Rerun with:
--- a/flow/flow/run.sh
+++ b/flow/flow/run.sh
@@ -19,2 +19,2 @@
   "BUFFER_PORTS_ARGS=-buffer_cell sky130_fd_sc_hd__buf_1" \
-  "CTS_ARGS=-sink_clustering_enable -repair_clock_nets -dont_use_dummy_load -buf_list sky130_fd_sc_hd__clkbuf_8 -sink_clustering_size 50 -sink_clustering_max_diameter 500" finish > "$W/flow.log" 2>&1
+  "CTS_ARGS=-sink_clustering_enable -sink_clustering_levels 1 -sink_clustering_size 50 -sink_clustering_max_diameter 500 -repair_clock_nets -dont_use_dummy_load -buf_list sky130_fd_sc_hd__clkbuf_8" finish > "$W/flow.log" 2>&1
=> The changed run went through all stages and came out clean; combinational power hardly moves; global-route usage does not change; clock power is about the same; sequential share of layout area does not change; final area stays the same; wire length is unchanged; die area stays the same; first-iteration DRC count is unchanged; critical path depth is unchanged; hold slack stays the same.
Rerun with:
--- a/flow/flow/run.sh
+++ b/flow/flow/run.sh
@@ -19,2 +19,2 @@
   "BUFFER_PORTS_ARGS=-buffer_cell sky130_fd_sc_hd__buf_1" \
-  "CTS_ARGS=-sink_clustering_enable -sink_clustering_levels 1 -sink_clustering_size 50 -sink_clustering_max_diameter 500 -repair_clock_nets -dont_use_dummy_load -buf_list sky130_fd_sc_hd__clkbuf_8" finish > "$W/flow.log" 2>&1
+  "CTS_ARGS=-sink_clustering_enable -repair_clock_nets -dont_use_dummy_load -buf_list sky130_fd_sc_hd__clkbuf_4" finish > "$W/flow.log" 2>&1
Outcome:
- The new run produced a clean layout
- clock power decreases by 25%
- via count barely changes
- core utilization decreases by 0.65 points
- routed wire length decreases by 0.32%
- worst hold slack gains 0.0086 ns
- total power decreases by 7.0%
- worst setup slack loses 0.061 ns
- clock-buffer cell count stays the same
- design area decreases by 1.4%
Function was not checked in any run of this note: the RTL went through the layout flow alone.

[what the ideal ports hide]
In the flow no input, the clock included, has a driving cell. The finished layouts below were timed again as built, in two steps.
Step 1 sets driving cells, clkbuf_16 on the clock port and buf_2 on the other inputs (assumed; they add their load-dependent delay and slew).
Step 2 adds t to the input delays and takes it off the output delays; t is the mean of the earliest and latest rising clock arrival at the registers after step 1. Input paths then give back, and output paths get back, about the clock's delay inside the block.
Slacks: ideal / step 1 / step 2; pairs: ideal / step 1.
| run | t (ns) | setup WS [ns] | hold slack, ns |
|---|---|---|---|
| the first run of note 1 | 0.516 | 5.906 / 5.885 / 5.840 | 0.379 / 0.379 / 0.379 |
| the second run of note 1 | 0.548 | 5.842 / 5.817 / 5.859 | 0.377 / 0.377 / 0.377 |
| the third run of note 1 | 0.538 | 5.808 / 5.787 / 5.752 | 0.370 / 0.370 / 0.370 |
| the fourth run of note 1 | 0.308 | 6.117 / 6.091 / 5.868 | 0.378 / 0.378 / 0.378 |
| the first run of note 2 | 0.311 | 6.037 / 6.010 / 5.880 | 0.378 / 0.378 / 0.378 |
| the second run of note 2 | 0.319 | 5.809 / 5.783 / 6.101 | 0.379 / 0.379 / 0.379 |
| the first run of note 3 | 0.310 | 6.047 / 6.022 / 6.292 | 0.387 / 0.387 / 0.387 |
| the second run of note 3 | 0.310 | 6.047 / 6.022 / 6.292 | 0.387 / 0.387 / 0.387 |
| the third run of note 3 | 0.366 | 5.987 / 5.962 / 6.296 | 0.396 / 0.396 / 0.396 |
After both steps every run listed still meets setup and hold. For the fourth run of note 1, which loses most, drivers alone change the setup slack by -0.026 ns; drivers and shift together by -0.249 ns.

------------------------------

(EXERCISE AIM)
Check each line of the listing for the word "third" and state how many lines contain it, with no other words.

(EXERCISE RESPONSE)
2